It is one of the largest redstarts, 18 cm long and 21–29 g weight. The adult male is black above except for a white crown, a white patch on the wing, and an orange-red tail; below, the throat and upper breast are black, and the rest of the underparts a rich orange-red. The female and immature male are brown above and orange-buff below, with an orange-red tail.

It breeds at high altitudes from 3600–5200 m in alpine meadows and rock-fields, moving slightly lower to 1,500–4,800 m in winter where it occurs mainly in subalpine Hippophae scrub; some populations, notably the northernmost in the mountains around Lake Baikal, migrate further, reaching northeastern China. It feeds on fruit and a wide variety of invertebrates.

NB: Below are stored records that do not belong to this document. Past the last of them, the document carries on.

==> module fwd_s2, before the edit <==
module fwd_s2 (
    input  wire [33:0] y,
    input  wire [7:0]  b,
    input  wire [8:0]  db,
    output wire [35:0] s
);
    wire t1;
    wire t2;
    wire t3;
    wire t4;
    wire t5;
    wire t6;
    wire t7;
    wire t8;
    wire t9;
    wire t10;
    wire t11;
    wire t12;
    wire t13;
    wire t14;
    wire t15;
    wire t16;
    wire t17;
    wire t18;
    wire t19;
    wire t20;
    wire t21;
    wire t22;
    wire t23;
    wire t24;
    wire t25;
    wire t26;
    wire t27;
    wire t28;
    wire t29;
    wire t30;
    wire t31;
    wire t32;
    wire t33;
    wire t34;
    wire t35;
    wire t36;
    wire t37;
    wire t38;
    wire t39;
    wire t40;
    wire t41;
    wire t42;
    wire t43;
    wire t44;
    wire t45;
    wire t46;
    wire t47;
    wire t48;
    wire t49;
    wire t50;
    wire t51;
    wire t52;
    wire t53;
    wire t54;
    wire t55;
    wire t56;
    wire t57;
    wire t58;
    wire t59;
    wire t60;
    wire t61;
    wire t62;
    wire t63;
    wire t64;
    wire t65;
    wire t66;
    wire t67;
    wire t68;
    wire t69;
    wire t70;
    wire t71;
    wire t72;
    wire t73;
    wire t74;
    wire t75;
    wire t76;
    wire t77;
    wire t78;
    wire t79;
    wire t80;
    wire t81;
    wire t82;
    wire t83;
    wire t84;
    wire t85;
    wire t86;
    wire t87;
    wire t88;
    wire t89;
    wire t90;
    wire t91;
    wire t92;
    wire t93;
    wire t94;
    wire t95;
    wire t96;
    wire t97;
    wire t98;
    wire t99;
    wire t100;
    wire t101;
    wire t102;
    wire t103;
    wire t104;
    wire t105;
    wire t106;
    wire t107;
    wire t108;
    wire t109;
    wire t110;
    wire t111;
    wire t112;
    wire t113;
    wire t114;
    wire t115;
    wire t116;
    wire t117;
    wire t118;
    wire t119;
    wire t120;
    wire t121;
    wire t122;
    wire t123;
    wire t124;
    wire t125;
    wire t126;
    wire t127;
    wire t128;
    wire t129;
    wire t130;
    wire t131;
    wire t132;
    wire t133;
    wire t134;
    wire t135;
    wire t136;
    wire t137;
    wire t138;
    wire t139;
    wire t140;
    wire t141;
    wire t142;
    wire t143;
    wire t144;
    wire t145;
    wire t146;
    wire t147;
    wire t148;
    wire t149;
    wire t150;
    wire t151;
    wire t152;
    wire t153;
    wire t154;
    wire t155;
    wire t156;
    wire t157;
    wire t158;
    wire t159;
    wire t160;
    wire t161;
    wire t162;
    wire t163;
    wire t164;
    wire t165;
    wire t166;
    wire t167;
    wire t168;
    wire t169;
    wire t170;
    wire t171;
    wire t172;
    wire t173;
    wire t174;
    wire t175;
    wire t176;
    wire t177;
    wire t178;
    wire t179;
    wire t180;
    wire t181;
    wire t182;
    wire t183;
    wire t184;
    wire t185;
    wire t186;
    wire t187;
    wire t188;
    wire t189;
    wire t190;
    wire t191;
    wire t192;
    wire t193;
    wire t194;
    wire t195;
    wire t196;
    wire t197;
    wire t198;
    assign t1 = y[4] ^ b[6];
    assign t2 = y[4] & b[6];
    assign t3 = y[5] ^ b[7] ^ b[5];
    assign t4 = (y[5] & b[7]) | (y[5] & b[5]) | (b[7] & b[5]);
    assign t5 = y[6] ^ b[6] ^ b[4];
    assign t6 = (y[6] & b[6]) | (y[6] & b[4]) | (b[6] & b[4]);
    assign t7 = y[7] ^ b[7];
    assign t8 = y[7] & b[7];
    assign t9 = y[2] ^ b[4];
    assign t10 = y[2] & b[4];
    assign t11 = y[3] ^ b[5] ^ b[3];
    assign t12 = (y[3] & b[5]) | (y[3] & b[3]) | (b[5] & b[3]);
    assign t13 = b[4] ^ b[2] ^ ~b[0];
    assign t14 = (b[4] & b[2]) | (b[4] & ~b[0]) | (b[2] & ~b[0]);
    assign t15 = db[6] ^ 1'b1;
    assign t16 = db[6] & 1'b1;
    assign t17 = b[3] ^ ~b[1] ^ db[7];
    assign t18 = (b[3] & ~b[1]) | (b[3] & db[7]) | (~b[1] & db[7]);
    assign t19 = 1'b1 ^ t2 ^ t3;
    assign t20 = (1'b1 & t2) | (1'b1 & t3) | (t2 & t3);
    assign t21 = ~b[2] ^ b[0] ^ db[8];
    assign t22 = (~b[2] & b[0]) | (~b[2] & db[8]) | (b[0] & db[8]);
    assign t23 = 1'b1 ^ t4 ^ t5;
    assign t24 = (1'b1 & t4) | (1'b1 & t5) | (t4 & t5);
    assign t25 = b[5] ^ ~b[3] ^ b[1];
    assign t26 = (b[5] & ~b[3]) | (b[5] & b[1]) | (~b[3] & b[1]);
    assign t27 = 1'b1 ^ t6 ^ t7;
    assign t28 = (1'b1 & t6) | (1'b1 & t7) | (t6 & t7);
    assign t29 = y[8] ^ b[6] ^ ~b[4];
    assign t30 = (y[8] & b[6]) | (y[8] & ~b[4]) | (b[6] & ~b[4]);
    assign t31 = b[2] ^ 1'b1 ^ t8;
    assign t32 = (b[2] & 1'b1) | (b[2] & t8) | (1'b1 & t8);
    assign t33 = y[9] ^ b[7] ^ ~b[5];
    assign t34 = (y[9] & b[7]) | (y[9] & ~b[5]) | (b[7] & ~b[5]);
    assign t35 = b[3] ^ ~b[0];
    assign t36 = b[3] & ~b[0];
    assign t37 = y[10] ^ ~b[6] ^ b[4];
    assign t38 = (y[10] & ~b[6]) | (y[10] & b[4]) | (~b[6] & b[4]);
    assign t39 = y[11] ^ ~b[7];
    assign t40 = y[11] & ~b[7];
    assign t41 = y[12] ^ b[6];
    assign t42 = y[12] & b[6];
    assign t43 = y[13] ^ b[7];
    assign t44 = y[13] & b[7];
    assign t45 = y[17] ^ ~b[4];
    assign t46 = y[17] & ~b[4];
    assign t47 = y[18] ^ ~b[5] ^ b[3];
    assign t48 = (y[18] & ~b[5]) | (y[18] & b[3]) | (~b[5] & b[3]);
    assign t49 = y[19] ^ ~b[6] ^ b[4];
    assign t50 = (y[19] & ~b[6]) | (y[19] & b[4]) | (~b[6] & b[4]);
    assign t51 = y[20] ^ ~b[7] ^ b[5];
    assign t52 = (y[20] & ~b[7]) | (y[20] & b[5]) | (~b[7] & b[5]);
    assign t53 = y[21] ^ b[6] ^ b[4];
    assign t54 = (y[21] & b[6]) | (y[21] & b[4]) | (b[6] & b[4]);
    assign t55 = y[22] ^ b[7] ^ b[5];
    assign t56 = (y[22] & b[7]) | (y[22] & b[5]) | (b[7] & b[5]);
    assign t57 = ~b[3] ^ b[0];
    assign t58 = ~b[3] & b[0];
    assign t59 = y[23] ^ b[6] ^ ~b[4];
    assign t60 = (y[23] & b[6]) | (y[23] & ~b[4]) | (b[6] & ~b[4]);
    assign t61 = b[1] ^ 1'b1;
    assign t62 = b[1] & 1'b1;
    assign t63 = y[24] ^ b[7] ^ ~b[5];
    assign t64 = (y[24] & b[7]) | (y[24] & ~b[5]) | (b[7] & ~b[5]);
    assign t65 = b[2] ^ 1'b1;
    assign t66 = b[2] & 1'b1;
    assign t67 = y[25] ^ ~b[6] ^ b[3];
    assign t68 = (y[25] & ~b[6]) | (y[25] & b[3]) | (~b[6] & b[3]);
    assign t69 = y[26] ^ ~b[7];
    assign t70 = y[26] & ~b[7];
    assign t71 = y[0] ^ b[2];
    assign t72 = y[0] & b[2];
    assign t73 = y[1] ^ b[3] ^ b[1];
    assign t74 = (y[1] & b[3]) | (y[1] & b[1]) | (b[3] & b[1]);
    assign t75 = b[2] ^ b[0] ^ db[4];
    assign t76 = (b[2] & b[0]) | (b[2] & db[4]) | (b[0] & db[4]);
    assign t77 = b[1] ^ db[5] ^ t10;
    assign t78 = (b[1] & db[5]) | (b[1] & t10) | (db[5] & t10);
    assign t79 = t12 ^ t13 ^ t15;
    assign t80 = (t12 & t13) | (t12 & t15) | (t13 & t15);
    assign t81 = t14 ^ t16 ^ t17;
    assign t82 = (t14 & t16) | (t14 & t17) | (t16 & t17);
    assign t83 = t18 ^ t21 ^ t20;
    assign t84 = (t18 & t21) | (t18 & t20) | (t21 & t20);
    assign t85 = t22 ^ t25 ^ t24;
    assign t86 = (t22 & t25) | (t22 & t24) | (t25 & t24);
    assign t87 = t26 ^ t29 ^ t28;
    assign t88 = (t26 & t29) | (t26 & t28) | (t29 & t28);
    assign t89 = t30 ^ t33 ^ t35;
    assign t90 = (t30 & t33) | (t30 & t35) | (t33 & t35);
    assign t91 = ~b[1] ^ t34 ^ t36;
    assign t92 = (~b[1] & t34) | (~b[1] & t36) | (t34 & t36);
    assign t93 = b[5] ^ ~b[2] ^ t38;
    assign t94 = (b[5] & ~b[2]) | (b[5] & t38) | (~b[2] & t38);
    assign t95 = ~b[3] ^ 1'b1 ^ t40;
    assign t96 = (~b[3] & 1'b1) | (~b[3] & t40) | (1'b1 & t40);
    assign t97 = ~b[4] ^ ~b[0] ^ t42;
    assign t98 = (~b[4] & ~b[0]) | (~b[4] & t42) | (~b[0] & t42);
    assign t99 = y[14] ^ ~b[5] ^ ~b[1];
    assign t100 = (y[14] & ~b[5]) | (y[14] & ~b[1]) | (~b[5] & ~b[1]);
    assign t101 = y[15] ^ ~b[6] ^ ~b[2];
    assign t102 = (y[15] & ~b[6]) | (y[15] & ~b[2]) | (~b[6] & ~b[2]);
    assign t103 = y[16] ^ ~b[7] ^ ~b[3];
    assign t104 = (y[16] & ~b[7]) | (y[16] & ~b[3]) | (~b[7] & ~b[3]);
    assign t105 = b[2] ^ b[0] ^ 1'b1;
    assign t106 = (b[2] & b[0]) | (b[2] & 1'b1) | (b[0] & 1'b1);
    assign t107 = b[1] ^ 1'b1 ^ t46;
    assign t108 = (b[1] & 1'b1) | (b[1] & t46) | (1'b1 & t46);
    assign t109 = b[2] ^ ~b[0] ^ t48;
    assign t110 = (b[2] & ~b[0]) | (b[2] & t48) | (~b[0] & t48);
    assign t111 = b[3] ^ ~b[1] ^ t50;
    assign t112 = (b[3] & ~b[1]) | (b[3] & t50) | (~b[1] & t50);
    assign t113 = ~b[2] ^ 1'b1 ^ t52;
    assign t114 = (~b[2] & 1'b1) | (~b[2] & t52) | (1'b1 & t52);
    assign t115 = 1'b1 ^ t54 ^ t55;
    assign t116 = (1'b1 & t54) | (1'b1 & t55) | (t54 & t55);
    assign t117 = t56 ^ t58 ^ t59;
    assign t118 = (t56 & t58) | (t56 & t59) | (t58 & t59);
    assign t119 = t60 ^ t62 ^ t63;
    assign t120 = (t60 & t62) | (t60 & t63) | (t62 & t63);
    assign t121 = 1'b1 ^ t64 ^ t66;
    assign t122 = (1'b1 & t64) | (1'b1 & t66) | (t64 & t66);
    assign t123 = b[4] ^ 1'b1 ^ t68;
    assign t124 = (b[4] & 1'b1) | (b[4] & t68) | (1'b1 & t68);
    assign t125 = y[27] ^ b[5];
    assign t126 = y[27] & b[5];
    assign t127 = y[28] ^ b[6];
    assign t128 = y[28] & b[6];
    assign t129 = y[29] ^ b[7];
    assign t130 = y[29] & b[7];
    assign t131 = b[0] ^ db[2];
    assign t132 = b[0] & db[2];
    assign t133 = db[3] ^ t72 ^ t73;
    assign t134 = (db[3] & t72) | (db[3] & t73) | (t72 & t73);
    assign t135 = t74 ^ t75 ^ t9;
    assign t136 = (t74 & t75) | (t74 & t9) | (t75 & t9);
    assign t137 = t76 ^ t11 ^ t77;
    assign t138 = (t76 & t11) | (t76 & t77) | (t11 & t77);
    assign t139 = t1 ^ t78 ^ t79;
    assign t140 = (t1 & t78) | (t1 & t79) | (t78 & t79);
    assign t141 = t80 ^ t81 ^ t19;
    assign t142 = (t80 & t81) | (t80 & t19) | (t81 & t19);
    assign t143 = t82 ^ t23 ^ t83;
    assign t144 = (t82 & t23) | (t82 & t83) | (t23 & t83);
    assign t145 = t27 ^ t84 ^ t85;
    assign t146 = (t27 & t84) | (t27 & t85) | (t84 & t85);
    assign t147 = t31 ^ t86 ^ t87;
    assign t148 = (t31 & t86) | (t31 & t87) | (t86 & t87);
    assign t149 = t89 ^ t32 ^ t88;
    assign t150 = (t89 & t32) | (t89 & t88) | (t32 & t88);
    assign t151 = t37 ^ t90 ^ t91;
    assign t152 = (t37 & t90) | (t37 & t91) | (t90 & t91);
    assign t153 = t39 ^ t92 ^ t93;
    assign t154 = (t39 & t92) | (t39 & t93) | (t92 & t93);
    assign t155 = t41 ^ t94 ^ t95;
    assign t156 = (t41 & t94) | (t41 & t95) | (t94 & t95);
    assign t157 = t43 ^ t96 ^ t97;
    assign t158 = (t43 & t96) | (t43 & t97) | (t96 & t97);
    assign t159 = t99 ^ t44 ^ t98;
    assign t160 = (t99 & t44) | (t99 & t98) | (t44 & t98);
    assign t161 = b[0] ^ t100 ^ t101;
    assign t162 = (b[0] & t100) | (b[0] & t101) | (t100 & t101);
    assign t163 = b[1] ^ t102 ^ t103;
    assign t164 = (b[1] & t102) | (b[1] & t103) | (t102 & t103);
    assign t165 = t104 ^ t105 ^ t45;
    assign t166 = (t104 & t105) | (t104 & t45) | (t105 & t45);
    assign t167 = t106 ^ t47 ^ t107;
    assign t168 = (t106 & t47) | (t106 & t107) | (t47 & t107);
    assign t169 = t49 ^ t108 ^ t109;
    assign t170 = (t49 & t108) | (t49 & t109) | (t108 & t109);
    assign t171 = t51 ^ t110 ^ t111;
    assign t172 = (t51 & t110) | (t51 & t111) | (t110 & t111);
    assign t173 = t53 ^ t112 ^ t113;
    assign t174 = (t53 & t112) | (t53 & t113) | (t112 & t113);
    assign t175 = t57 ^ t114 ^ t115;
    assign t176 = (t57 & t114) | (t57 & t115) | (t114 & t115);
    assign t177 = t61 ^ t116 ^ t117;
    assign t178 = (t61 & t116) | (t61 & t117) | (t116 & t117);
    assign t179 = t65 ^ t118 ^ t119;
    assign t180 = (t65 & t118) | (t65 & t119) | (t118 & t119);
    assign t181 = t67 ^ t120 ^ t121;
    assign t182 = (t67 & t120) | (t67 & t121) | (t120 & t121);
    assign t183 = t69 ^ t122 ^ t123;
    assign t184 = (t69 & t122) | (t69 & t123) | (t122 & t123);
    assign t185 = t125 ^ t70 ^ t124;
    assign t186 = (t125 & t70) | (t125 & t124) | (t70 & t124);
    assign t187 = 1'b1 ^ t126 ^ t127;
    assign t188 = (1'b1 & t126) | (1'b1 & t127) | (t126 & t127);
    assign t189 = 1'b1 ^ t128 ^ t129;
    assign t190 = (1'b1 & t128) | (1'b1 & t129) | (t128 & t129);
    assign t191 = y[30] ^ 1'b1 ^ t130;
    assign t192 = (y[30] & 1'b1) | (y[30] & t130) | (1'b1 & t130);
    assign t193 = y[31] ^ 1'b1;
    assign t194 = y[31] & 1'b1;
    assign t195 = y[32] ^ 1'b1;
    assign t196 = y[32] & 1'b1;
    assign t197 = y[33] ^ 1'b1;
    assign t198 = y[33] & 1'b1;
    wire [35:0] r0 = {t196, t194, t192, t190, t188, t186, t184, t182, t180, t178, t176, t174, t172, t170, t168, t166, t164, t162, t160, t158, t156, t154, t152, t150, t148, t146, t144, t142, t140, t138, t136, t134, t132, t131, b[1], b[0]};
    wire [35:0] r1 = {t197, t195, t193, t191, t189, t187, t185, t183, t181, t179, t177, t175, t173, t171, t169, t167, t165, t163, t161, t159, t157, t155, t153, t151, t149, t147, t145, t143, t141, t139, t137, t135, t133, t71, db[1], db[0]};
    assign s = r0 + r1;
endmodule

==Taxonomy and relationships==
There are two subspecies:
- Phoenicurus erythrogastrus erythrogastrus, Caucasus
- Phoenicurus erythrogastrus grandis, Central Asian mountains

In plumage and size the male closely resembles the white-capped redstart Chaimarrornis leucocephalus, sharing the black upperparts and white crown, but lacking the white wing patch. Although the white-capped redstart is currently placed in a separate genus Chaimarrornis, this genus is not genetically distinct and is likely to be merged into Phoenicurus in the future. Male Güldenstädt's redstarts also show some plumage similarities to the much smaller Moussier's redstart P. moussieri, including the white wing patch, while the females more resemble an outsized common redstart.

The scientific name was usually cited in older texts as Phoenicurus erythrogaster, though this is an error in Latin grammar.